[Opening Available data section]
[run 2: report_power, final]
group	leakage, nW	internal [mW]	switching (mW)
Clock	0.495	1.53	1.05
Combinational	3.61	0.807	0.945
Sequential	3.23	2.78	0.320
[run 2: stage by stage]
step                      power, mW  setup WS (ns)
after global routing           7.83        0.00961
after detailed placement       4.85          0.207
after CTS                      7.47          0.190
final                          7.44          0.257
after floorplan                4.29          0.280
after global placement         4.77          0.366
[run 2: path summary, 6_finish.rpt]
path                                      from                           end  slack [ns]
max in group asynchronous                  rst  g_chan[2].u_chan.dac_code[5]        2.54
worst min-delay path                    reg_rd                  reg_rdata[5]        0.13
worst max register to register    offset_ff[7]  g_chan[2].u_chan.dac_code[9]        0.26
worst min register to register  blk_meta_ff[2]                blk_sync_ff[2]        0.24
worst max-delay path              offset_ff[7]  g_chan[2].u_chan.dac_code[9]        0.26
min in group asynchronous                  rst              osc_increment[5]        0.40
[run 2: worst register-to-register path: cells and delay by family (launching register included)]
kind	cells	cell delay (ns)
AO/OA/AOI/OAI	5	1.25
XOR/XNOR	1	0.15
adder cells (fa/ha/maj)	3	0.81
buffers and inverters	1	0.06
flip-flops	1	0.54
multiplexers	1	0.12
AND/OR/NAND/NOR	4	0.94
===== config.mk =====
export PLATFORM = sky130hd
export DESIGN_NAME = cgm_gate_mode_logic
export DESIGN_NICKNAME = d
export VERILOG_FILES = /design/src/cgm_pkg.sv /design/src/cgm_gate_mode_logic.sv /design/src/cgm_gate_edge.sv /design/src/cgm_tc_stop.sv
export VERILOG_INCLUDE_DIRS = /design/src
export SDC_FILE = /design/constraint.sdc
export NUM_CORES = 1
export LEC_CHECK = 0
export BUFFER_PORTS_ARGS = -buffer_cell sky130_fd_sc_hd__buf_2
export CELL_PAD_IN_SITES_DETAIL_PLACEMENT = 0
export CELL_PAD_IN_SITES_GLOBAL_PLACEMENT = 2
export CORE_MARGIN = 3
export CORE_UTILIZATION = 22
export CTS_CLUSTER_SIZE = 14
export DETAILED_ROUTE_END_ITERATION = 6
export PLACE_DENSITY = 0.72
export SYNTH_ARGS = -nofsm -noshare
export SYNTH_HDL_FRONTEND = slang
export SYNTH_SLANG_ARGS = --single-unit

===== constraint.sdc =====
create_clock -name pclk -period 1.6 [get_ports pclk]
set_input_delay 0.4 -clock pclk [delete_from_list [all_inputs] [get_ports pclk]]
set_output_delay 0.4 -clock pclk [all_outputs]
set_load 0.05 [all_outputs]

===== src/cgm_map.svh =====
`ifndef CGM_MAP_SVH
`define CGM_MAP_SVH

// Register byte offsets on the APB bus.
`define CGM_MODE_OFFSET     12'h0B0
`define CGM_ALT_GATE_OFFSET 12'h0B4
`define CGM_STATUS_OFFSET   12'h0B8
`define CGM_CONTROL_OFFSET  12'h0BC

// Counter mode control word fields.
`define CGM_MODE_INV_BIT    13
`define CGM_MODE_STOP_HI    6
`define CGM_MODE_STOP_LO    5
`define CGM_MODE_ETB_HI     4
`define CGM_MODE_ETB_LO     3
`define CGM_MODE_DUAL_BIT   2
`define CGM_MODE_INTERP_HI  1
`define CGM_MODE_INTERP_LO  0

// Second gate control word fields.
`define CGM_ALT_INV_BIT     13
`define CGM_ALT_SRC_HI      11
`define CGM_ALT_SRC_LO      7
`define CGM_ALT_MODE_BIT    0

// Control register command bits.
`define CGM_CTRL_ARM_BIT    0
`define CGM_CTRL_DISARM_BIT 1

// Status register bits.
`define CGM_STAT_COUNT_BIT  0
`define CGM_STAT_ARMED_BIT  1
`define CGM_STAT_LEVEL_BIT  2
`define CGM_STAT_TC_BIT     3

// Reset values.
`define CGM_MODE_RESET      16'h0000
`define CGM_ALT_RESET       7'h00
`define CGM_RDATA_RESET     32'h00000000

`endif


===== src/cgm_pkg.sv =====
package cgm_pkg;

  typedef enum logic [1:0] {
    CGM_GATE_OFF   = 2'b00,
    CGM_GATE_LEVEL = 2'b01,
    CGM_GATE_RISE  = 2'b10,
    CGM_GATE_FALL  = 2'b11
  } cgm_interp_t;

  typedef enum logic [1:0] {
    CGM_ETB_START_STOP = 2'b00,
    CGM_ETB_STOP_START = 2'b01,
    CGM_ETB_START_ONLY = 2'b10,
    CGM_ETB_NONE       = 2'b11
  } cgm_etb_t;

  typedef enum logic [1:0] {
    CGM_STOP_GATE = 2'b00,
    CGM_STOP_TC1  = 2'b01,
    CGM_STOP_TC2  = 2'b10,
    CGM_STOP_RSVD = 2'b11
  } cgm_stop_t;

  typedef enum logic [1:0] {
    CGM_ST_DISARMED = 2'b00,
    CGM_ST_WAIT     = 2'b01,
    CGM_ST_COUNT    = 2'b10
  } cgm_state_t;

  typedef struct packed {
    logic        gate_invert;
    cgm_stop_t   hw_stop_select;
    cgm_etb_t    edge_trigger_behaviour;
    logic        dual_edge_gating;
    cgm_interp_t gate_interpretation;
  } cgm_mode_t;

  typedef struct packed {
    logic       alt_gate_invert;
    logic [4:0] alt_gate_source;
    logic       second_gate_mode;
  } cgm_alt_gate_t;

  typedef struct packed {
    logic level;
    logic rise;
    logic fall;
  } cgm_edges_t;

endpackage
[Closing Available data section]
What you have to do:
What lines of the listing above hold "cells"? Copy all of them.

Exercise output:
[run 2: worst register-to-register path: cells and delay by family (launching register included)]
kind	cells	cell delay (ns)
adder cells (fa/ha/maj)	3	0.81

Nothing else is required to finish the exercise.